Queers, Closets and Quarantines
Sitting on the couch together that night in early March trying to determine the specifics of an effective quarantine, we had no idea what a COVID-19 future held. Trying to keep our relational and emotional lives intact while also keeping our communities safe was daunting and essential on both counts, yet even still there was no way to anticipate the ensuing four months. There was no way to prepare for the wide pendulum swings of data and science, no way to fortify our emotions from the moment-by-moment shifts between anxiety, fear, restlessness, frustration, paralysis, and depression. Of course, there was no way to prepare ourselves for the urgency to act after the death of Breonna Taylor, George Floyd, nor the degree to which whiteness inoculates us against the sustained work of dismantling interlocked systems of oppression. Even after all this time in quarantine, it still seems as if we are in the dark trying to hit targets with one hand while searching for a light switch with the other.
Through it all I have been oddly at peace with certain aspects of quarantine, while also grappling with an intense emotional claustrophobia of sorts. It was nearly as if my body held a history within it that somehow prepared me for quarantine yet disoriented me in the midst of it. I was unnerved by my frustration toward others who had trouble accepting elements of quarantine life. I struggled to understand those who needed physical touch in a world that was becoming less and less touchable. Many nights I went to bed next to the person I love aware that I was shielding my most vulnerable parts from him with little desire to interrupt those rhythms. Afraid of hurting the ones I loved, I hid my own self in a bid to maintain stability at the cost of authenticity to painful result.
As I mulled these things over, I asked: what it this? Where does it come from? Why do I feel like a child? The answer, a trusted friend explained to me on the phone, couldn’t have felt more obvious when I started to string it all together: it was the closet.

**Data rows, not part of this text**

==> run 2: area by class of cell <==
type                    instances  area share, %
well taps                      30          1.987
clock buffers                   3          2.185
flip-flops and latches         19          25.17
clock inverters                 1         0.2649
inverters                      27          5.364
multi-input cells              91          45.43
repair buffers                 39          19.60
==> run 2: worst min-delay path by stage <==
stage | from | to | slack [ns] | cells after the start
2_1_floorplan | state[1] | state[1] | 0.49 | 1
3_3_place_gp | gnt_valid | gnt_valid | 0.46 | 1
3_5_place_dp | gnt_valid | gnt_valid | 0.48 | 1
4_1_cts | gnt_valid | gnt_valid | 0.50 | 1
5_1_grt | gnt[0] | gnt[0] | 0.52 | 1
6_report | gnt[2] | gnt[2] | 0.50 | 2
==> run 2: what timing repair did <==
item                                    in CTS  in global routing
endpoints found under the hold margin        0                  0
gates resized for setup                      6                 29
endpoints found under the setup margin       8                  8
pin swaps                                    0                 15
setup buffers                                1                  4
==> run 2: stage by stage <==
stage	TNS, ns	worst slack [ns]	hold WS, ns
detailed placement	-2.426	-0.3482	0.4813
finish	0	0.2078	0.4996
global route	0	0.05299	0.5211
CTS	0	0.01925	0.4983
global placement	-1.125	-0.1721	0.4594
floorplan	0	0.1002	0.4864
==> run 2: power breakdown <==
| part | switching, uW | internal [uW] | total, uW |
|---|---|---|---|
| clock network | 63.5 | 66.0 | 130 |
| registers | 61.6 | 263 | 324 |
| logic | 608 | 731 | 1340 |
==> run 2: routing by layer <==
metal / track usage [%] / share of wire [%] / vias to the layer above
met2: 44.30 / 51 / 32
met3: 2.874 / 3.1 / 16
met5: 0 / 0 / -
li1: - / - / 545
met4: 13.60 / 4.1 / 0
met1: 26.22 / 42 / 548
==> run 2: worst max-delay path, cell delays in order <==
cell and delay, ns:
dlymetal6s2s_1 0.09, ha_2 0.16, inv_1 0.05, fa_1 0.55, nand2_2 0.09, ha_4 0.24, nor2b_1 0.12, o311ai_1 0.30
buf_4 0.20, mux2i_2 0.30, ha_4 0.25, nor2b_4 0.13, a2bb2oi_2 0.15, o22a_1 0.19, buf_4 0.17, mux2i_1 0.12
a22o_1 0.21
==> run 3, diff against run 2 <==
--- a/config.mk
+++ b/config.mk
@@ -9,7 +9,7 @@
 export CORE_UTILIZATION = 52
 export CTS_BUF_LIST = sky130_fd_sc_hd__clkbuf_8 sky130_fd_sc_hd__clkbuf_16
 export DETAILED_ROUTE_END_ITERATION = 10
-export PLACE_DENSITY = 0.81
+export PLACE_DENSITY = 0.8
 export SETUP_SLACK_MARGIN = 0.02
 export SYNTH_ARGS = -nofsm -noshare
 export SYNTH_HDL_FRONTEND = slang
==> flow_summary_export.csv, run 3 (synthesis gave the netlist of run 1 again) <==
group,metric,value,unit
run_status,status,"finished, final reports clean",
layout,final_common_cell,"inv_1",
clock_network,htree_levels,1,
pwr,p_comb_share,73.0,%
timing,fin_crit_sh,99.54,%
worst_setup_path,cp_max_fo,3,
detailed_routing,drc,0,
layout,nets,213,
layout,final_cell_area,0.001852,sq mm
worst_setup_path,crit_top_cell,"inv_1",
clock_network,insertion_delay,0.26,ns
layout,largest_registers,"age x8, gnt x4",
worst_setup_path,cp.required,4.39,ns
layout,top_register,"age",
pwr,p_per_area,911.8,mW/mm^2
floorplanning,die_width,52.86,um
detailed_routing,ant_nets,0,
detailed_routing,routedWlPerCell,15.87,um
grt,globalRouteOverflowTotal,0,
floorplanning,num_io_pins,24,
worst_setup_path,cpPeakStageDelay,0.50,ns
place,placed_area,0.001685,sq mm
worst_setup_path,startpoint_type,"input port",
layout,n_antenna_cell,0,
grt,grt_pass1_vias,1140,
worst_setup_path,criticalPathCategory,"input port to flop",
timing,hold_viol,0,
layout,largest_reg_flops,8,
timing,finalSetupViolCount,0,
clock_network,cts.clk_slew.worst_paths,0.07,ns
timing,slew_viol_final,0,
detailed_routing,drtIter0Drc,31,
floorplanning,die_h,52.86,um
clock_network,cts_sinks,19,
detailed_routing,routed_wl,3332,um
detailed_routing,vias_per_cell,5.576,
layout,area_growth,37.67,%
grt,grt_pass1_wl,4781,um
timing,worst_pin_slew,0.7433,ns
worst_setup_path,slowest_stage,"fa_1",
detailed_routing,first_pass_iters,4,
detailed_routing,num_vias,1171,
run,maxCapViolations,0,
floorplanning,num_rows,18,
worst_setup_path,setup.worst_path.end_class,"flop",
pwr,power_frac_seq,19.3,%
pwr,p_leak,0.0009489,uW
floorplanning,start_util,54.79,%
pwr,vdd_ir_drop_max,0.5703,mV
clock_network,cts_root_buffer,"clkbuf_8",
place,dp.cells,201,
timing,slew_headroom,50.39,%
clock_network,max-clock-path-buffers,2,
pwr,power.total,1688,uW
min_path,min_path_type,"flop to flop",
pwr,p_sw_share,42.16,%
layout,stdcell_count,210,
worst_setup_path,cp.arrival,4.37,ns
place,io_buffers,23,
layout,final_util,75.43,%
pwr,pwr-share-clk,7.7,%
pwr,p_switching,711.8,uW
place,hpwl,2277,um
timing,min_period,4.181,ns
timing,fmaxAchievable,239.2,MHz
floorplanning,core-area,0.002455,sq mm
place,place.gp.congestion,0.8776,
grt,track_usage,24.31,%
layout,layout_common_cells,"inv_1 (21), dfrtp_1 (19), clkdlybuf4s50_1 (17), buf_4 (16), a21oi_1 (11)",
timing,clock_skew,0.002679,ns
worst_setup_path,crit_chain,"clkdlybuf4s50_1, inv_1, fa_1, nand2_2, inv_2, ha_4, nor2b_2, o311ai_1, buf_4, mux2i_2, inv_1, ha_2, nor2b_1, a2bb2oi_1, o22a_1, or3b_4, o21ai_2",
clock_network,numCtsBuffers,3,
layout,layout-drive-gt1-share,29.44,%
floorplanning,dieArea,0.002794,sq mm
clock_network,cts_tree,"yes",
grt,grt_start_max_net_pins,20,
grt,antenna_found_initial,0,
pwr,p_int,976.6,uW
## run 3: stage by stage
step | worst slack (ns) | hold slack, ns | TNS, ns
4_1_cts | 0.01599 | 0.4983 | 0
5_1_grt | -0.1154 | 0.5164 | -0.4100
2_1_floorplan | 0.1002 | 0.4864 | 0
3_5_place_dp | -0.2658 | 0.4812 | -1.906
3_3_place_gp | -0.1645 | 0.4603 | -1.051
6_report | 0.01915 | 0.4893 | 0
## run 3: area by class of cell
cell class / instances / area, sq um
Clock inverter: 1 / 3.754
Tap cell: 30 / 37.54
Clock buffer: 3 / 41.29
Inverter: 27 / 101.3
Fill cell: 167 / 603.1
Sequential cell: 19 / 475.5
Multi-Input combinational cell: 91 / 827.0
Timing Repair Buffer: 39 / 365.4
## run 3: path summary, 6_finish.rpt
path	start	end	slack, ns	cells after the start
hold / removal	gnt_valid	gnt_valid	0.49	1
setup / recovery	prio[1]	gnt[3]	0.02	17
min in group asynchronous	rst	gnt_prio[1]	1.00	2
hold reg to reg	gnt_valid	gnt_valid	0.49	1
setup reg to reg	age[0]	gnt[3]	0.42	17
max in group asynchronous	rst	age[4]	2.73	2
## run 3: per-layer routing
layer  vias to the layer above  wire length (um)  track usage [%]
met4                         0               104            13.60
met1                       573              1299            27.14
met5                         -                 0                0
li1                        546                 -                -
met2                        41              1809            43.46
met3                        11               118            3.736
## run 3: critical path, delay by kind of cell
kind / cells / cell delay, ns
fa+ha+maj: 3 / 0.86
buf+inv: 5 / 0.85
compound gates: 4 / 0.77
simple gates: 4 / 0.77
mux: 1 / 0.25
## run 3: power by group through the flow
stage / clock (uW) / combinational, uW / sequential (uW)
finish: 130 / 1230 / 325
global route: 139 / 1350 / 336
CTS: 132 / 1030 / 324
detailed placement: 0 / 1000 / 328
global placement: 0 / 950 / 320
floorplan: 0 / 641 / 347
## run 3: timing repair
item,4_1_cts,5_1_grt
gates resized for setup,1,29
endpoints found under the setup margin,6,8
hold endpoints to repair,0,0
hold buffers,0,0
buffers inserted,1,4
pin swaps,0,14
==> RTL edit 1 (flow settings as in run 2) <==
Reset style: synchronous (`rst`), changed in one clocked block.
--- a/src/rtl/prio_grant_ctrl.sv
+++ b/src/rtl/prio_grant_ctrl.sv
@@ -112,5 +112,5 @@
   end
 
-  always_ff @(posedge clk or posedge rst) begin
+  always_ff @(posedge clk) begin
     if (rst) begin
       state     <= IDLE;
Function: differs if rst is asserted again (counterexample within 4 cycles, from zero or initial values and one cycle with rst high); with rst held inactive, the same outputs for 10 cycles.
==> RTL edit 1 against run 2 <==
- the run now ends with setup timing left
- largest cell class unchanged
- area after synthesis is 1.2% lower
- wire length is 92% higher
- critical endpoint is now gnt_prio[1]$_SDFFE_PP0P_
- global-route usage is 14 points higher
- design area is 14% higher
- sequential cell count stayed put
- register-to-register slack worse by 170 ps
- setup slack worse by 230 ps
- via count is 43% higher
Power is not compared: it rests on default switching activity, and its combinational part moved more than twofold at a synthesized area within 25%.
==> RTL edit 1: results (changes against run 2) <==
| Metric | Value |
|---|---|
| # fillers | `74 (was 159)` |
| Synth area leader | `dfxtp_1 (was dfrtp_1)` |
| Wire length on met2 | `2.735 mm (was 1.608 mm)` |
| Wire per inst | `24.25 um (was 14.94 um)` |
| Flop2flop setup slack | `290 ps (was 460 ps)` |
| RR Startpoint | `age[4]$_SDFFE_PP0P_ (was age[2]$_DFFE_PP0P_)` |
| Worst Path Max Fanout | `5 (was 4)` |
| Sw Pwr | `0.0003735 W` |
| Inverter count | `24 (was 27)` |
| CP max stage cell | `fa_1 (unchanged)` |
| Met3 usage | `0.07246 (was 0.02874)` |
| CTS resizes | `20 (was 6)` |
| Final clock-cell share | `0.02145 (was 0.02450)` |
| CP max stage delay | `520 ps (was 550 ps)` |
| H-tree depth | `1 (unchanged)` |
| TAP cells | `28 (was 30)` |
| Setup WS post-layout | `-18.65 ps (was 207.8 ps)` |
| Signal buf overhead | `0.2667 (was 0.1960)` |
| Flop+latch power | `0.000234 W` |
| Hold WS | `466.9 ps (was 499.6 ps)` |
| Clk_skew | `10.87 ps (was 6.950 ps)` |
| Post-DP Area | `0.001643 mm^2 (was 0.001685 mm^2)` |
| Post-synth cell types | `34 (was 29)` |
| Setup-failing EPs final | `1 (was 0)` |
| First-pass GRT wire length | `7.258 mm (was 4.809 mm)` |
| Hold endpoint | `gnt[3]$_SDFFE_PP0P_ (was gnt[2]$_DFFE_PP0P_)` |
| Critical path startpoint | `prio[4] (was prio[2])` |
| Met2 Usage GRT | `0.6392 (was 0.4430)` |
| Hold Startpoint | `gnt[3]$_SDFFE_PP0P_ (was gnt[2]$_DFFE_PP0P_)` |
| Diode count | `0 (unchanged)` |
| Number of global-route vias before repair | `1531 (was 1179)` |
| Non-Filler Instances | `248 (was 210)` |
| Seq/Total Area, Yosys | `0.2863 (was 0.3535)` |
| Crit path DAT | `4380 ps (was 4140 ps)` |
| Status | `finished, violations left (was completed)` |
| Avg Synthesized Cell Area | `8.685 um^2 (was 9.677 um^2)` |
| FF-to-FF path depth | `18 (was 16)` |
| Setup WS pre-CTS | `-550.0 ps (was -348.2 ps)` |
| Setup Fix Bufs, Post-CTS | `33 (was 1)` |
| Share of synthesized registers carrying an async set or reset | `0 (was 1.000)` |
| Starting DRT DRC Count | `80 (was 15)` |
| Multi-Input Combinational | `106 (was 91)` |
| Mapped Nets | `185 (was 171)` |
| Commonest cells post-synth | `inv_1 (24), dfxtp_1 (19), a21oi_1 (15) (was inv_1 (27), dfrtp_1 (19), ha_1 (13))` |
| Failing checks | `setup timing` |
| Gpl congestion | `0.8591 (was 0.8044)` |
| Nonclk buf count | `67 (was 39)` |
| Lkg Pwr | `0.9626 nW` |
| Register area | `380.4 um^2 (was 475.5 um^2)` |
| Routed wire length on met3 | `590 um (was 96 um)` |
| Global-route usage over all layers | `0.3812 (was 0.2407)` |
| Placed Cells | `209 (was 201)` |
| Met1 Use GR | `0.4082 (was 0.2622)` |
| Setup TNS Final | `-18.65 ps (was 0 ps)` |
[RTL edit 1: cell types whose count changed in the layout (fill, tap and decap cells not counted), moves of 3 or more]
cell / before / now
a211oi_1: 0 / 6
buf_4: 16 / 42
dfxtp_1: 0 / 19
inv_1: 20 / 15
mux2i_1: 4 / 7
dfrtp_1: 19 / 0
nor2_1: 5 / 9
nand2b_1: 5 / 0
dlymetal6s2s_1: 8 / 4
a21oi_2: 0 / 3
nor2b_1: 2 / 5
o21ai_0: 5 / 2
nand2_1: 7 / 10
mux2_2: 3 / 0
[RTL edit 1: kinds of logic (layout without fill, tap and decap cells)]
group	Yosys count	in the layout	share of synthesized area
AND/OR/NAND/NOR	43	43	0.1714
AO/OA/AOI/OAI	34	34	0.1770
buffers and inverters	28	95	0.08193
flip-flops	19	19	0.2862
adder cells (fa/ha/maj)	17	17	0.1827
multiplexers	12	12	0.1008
===== src/rtl/mem_copy_dma.sv =====
// Block-copy DMA engine: reads a word, writes it, repeats until the word count
// is exhausted. Overlapping ranges are copied back-to-front when needed so the
// result matches memmove. Memory strobes decode only registered state/pointers.
module mem_copy_dma #(
   parameter int ADDR_W    = 19,
   parameter int DATA_W    = 19,
   parameter int MEM_WORDS = 262144
) (
   input  logic              clk,
   input  logic              rst_n,
   input  logic              start,
   input  logic              abort,
   input  logic [ADDR_W-1:0] src_addr,
   input  logic [ADDR_W-1:0] dst_addr,
   input  logic [ADDR_W-1:0] len,
   output logic              busy,
   output logic              done,
   output logic              error,
   output logic [ADDR_W-1:0] words_done,
   output logic              mem_valid,
   output logic              mem_write,
   output logic [ADDR_W-1:0] mem_addr,
   output logic [DATA_W-1:0] mem_wdata,
   input  logic [DATA_W-1:0] mem_rdata
);

   typedef enum logic [1:0] {
      ST_IDLE = 2'd0,
      ST_RD   = 2'd1,
      ST_WR   = 2'd2,
      ST_FIN  = 2'd3
   } state_t;

   // Range limit widened by one bit so src+len never wraps during the check.
   localparam logic [ADDR_W:0] MEM_LIMIT = (ADDR_W+1)'(MEM_WORDS);

   state_t            r_state;
   state_t            w_state_next;
   logic [ADDR_W-1:0] r_src_ptr;
   logic [ADDR_W-1:0] r_dst_ptr;
   logic [ADDR_W-1:0] r_remaining;
   logic [ADDR_W-1:0] r_words_done;
   logic              r_down;
   logic              r_error;

   logic [ADDR_W:0]   w_src_end;
   logic [ADDR_W:0]   w_dst_end;
   logic              w_range_err;
   logic              w_len_zero;
   logic              w_overlap_down;
   logic              w_accept;
   logic              w_last_word;

   assign w_src_end      = {1'b0, src_addr} + {1'b0, len};
   assign w_dst_end      = {1'b0, dst_addr} + {1'b0, len};
   assign w_range_err    = (w_src_end > MEM_LIMIT) || (w_dst_end > MEM_LIMIT);
   assign w_len_zero     = (len == '0);
   // Destination starts inside the source range above its base: copy from the top
   // down so no source word is overwritten before it has been read.
   assign w_overlap_down = (dst_addr > src_addr) && ({1'b0, dst_addr} < w_src_end);
   assign w_accept       = (r_state == ST_IDLE) && start;
   assign w_last_word    = (r_remaining == ADDR_W'(1));
   assign words_done     = r_words_done;

   // State register.
   always_ff @(posedge clk or negedge rst_n) begin
      if (!rst_n) begin
         r_state <= ST_IDLE;
      end else begin
         r_state <= w_state_next;
      end
   end

   // Next-state decode and output strobes, all derived from the registered state.
   always_comb begin
      w_state_next = r_state;
      busy         = 1'b0;
      done         = 1'b0;
      error        = 1'b0;
      mem_valid    = 1'b0;
      mem_write    = 1'b0;
      mem_addr     = '0;
      mem_wdata    = '0;
      unique case (r_state)
         ST_IDLE: begin
            if (start) begin
               w_state_next = (w_range_err || w_len_zero) ? ST_FIN : ST_RD;
            end
         end
         ST_RD: begin
            busy         = 1'b1;
            mem_valid    = 1'b1;
            mem_addr     = r_src_ptr;
            w_state_next = abort ? ST_FIN : ST_WR;
         end
         ST_WR: begin
            busy         = 1'b1;
            mem_valid    = 1'b1;
            mem_write    = 1'b1;
            mem_addr     = r_dst_ptr;
            mem_wdata    = mem_rdata;
            w_state_next = (abort || w_last_word) ? ST_FIN : ST_RD;
         end
         ST_FIN: begin
            done         = 1'b1;
            error        = r_error;
            w_state_next = ST_IDLE;
         end
         default: begin
            w_state_next = ST_IDLE;
         end
      endcase
   end

   // Pointer, count and status registers: loaded on an accepted start, stepped on each write.
   always_ff @(posedge clk or negedge rst_n) begin
      if (!rst_n) begin
         r_src_ptr    <= '0;
         r_dst_ptr    <= '0;
         r_remaining  <= '0;
         r_words_done <= '0;
         r_down       <= 1'b0;
         r_error      <= 1'b0;
      end else if (w_accept) begin
         r_error      <= w_range_err;
         r_words_done <= '0;
         r_remaining  <= len;
         r_down       <= w_overlap_down;
         if (w_overlap_down) begin
            r_src_ptr <= w_src_end[ADDR_W-1:0] - ADDR_W'(1);
            r_dst_ptr <= w_dst_end[ADDR_W-1:0] - ADDR_W'(1);
         end else begin
            r_src_ptr <= src_addr;
            r_dst_ptr <= dst_addr;
         end
      end else if (r_state == ST_WR) begin
         r_words_done <= r_words_done + ADDR_W'(1);
         r_remaining  <= r_remaining - ADDR_W'(1);
         if (r_down) begin
            r_src_ptr <= r_src_ptr - ADDR_W'(1);
            r_dst_ptr <= r_dst_ptr - ADDR_W'(1);
         end else begin
            r_src_ptr <= r_src_ptr + ADDR_W'(1);
            r_dst_ptr <= r_dst_ptr + ADDR_W'(1);
         end
      end
   end

endmodule


===== config.mk =====
export PLATFORM = sky130hd
export DESIGN_NAME = mem_copy_dma
export DESIGN_NICKNAME = d
export VERILOG_FILES = /design/src/rtl/mem_copy_dma.sv
export SDC_FILE = /design/constraint.sdc
export NUM_CORES = 1
export LEC_CHECK = 0
export CAP_MARGIN = 25
export CORE_ASPECT_RATIO = 0.7
export CORE_MARGIN = 2
export CORE_UTILIZATION = 35
export CTS_BUF_LIST = sky130_fd_sc_hd__clkbuf_8
export CTS_CLUSTER_SIZE = 30
export DETAILED_ROUTE_END_ITERATION = 10
export HOLD_SLACK_MARGIN = 0.08
export PLACE_DENSITY = 0.66
export SLEW_MARGIN = 20
export SYNTH_ARGS = -nofsm -noshare
export SYNTH_HDL_FRONTEND = slang
export SYNTH_SLANG_ARGS = --single-unit

===== constraint.sdc =====
create_clock -name clk -period 3.5 [get_ports clk]
set_input_delay 0.7 -clock clk [delete_from_list [all_inputs] [get_ports clk]]
set_output_delay 0.7 -clock clk [all_outputs]
set_load 0.01 [all_outputs]

==> summary.md <==
| Metric | Value |
|---|---|
| Status | finished with violations |
| Failing checks | negative setup slack |
| Worst setup path start | len[8] |
| Final clock skew | 0.01390 ns |
| Port Buf Inserts | 141 |
| Synth unique cells | 96 |
| Finish-stage setup viols | 41 |
| Post-layout util | 54.65% |
| Post-place setup slack | -1.524 ns |
| Post-detail-place hpwl | 31,730 µm |
| Core Rows | 52 |
| Die span in x | 209.6 µm |
| Max IR drop VDD | 279.9 µV |
| MaxCap Viol Count | 0 |
| Worst-Margin Slew | 0.8868 ns |
| Vias in the first global route | 11,520 |
| Synth async-reset ratio | 100.0% |
| Worst r2r src | r_down |
| CP endpoint | r_src_ptr[16] |
| Post-synthesis instance area | 0.01035 mm² |
| Length of the first detailed-routing pass in iterations | 6 |
| Core Area | 0.02902 mm² |
| Final instance area | 0.01586 mm² |
| Syn Area/Cell | 7.868 µm² |
| Routability cong. | 0.9338 |
| Critical Path Source Type | input pin |
| Reg2reg setup slack | -0.17 ns |
| # diodes | 0 |
| Hold slack final | 0.3377 ns |
| Multiplexer share of the synthesized area | 1.124% |
| FF-to-FF path depth | 11 |
| Slew Limit Fails | 0 |
| Synth area leaders | dfrtp_1, ha_1, xnor2_1 |
| Synth area leader | dfrtp_1 |
| Clk slew on worst S/H paths | 0.10 ns |
| Ports | 142 |
| Post-synth EDFFs | 0 |
| Worst slew margin | 40.05% |
| Most common cell in the synthesized netlist | ha_1 |
| Post-synthesis sequential area ratio | 19.33% |
| Post-synthesis simple-gate area fraction | 23.60% |
| Total die area | 0.03100 mm² |
| Critical path data arrival time | 4.45 ns |
| Clk_lat worst skew | 0.39 ns |
| Required @ worst endpoint | 3.78 ns |
| Number of H-tree levels | 3 |
| First-pass GRT wire length | 62,230 µm |
| Final Power | 9835 µW |
| DP Area | 0.01430 mm² |
| Worst Path Max Fanout | 8 |
| Root buf cell | clkbuf_8 |
| Synth Warn # | 0 |
| Unrepaired setup endpoints after global routing | yes |
| Longest Clk Path Bufs | 2 |
| Via density | 5.675 |
| Post-synth top cells | ha_1, o21ai_0, nand2_1, dfrtp_1, nor2_1 |
| GRT Overall Usage | 25.42% |
| Initial core utilization | 35.68% |
| Nets | 1,936 |
| Remaining global-route overflow | 0 |
| Clk sinks | 80 |
| Fillers | 2,597 |
| Leak | 0.006914 µW |
| Min Tclk post-route | 4.167 ns |
| XOR/XNOR Fraction of Synth Area | 7.951% |
| Initial antenna violation count | 0 |
| WS Path Type | input pin to flop |
| Largest family of logic cells by synthesized area | compound AO/OA/AOI/OAI gates |
| Post-route ant nets | 0 |
| Pin count of the biggest net entering global routing | 81 |
| Yosys reg bits | 80 |
| Vias | 12,020 |
| Critical path endpoint category | flop |
| Max incr delay on CP | 0.30 ns |
| Adder-cell share of the synthesized area | 15.03% |
| Drt wl/cell | 19.13 µm |
| Area growth, synth to finish | 53.15% |
| Fin crit share | 119.1% |
| Starting DRT DRC Count | 835 |
| TritonCTS clock tree | done |
| Worst setup margin | -0.6669 ns |
| Fmax | 240.0 MHz |
| Wirelength, routed | 40,510 µm |
| Pwr dens | 620.2 mW/mm² |
| Class of the worst hold path | input pin to async pin |
| RR Endpoint | r_src_ptr[18] |
| Gate Count Post-Synth | 1,316 |
| Primary FF master, synth | dfrtp_1 |
| Syn_nets | 1,518 |
| Post-synthesis compound-gate area fraction | 28.21% |
| Post-synth top area share | 19.33% |
| Final Hold Fails | 0 |
| Most common cell on crit path | buf_6 |
| Die Height | 147.9 µm |
| Critical Path, Cell by Cell | buf_6 > ha_4 > buf_4 > a21o_4 > nor3b_4 > a211oi_2 > o21ai_2 > o311a_1 > inv_2 > ha_2 > a21o_1 > a211oi_4 > o211ai_1 > a21oi_1 > a21oi_2 > o22a_1 > buf_6 > o21ai_4 > buf_6 > buf_16 > a21oi_2 > o31ai_1 |
| CTS buffer count | 9 |
| Slowest stage cell, crit path | o311a_1 |
| DRC Markers | 0 |
| Layout cell share with drive strength beyond 1 | 32.26% |
-- registers in the layout (all words and copies together), names as in the netlist --
signal       flops
r_dst_ptr       19
words_done      19
r_src_ptr       19
r_error          1
r_down           1
r_remaining     19
r_state          2
-- cell usage in the layout, fill, tap and decap left out, drive strengths merged, types with 44 or more instances in the layout --
cell / n
buf: 343
ha: 118
o21ai: 113
clkdlybuf4s50: 99
nand2: 88
dfrtp: 80
nor2: 78
a21oi: 75
inv: 71
xnor2: 61
nand3: 59
nor2b: 44
-- through the flow --
| step | cells | TNS [ns] |
|---|---|---|
| CTS | 2103 | -20.99 |
| detailed placement | 2055 | -57.67 |
| global route | 2117 | -28.39 |
| finish | 2117 | -22.79 |
| global placement | 2055 | -53.52 |
| floorplan | 1316 | -20.45 |
-- routing by layer --
metal	up-vias	GRT usage [%]	wire [µm]
li1	5775	-	-
met1	5726	37.25	19160
met2	463	39.65	17720
met3	51	3.888	2927
met4	0	4.894	708
met5	-	0	0
-- kinds of logic after synthesis --
group,count (synthesis)
and+or+nand+nor,453
AOI/OAI and AO/OA,431
buffers and inverters,125
adders and majority gates,122
xor gates and xnor gates,94
DFF,80
muxes,11
-- critical path, delay by kind of cell --
family,cells,cell delay [ns]
AO/OA/AOI/OAI,13,2.34
adder cells (fa/ha/maj),2,0.40
buffers and inverters,6,0.76
AND/OR/NAND/NOR,1,0.23
-- worst min-delay path by stage --
stage	slack, ns	end	depth (start not counted)
2_1_floorplan	0.40	r_down	0
5_1_grt	0.39	words_done[1]	1
3_3_place_gp	0.47	r_error	2
3_5_place_dp	0.47	r_error	2
6_report	0.34	words_done[3]	1
4_1_cts	0.50	r_error	2
-- report_power, final --
group | switching (µW) | internal, µW | total [µW]
Sequential | 422 | 1330 | 1750
Clock | 416 | 286 | 702
Combinational | 3900 | 3480 | 7380
Total | 4740 | 5090 | 9840
-- final cells by class --
class	instances	area, µm²	share of cell area [%]
multi-input combinational	1111	8915	56.21
timing repair buffer	463	4021	25.36
sequential	80	2002	12.62
tap	378	473.0	2.982
inverter	69	259.0	1.633
clock buffer	10	137.6	0.8678
clock inverter	6	51.30	0.3235
-- what timing repair did --
action | 4_1_cts | 5_1_grt
hold buffers | 0 | 0
endpoints found under the setup margin | 41 | 41
gates resized for setup | 255 | 90
gates cloned | 5 | 0
pin swaps | 83 | 76
buffers inserted | 28 | 15
hold endpoints to repair | 0 | 0
Note: power is estimated with default switching activity, not from simulation.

The closet was a twenty year object lesson in quarantine. Ever the unrelenting teacher, it forced me to learn how to stonewall others and to be hyper-vigilant, undermining my ability to discern between real and perceived threats. No wonder I was able to navigate emotional and physical distance from my family and loved ones with initial ease. No wonder I knew how to take space without offering explanation or seeking approval, or to numb my very human need for intimacy when I (wrongly) perceived that no one wanted to journey into my process with me. It took a quarantine for me to understand that the closet hadn’t gone anywhere; it was simply dormant. Only when I took a step back did it occur to me that the closet had stepped forward to fill the space.
Some of us queers stay in the closet out of necessity, to keep our physical bodies from being terrorized and murdered. Some of us, by way of privilege, venture out to varying degrees. There is no way for me to decide for anyone other than myself how much of my closet I will maintain or reject, ignore or acknowledge. It is my hope and life’s work to create a world where closets are less and less needed. I long for a future when a young person asks me, “What is the closet?” Sadly that is not yet true. Irrespective of how in or out of the closet we are, queers are still marked by it.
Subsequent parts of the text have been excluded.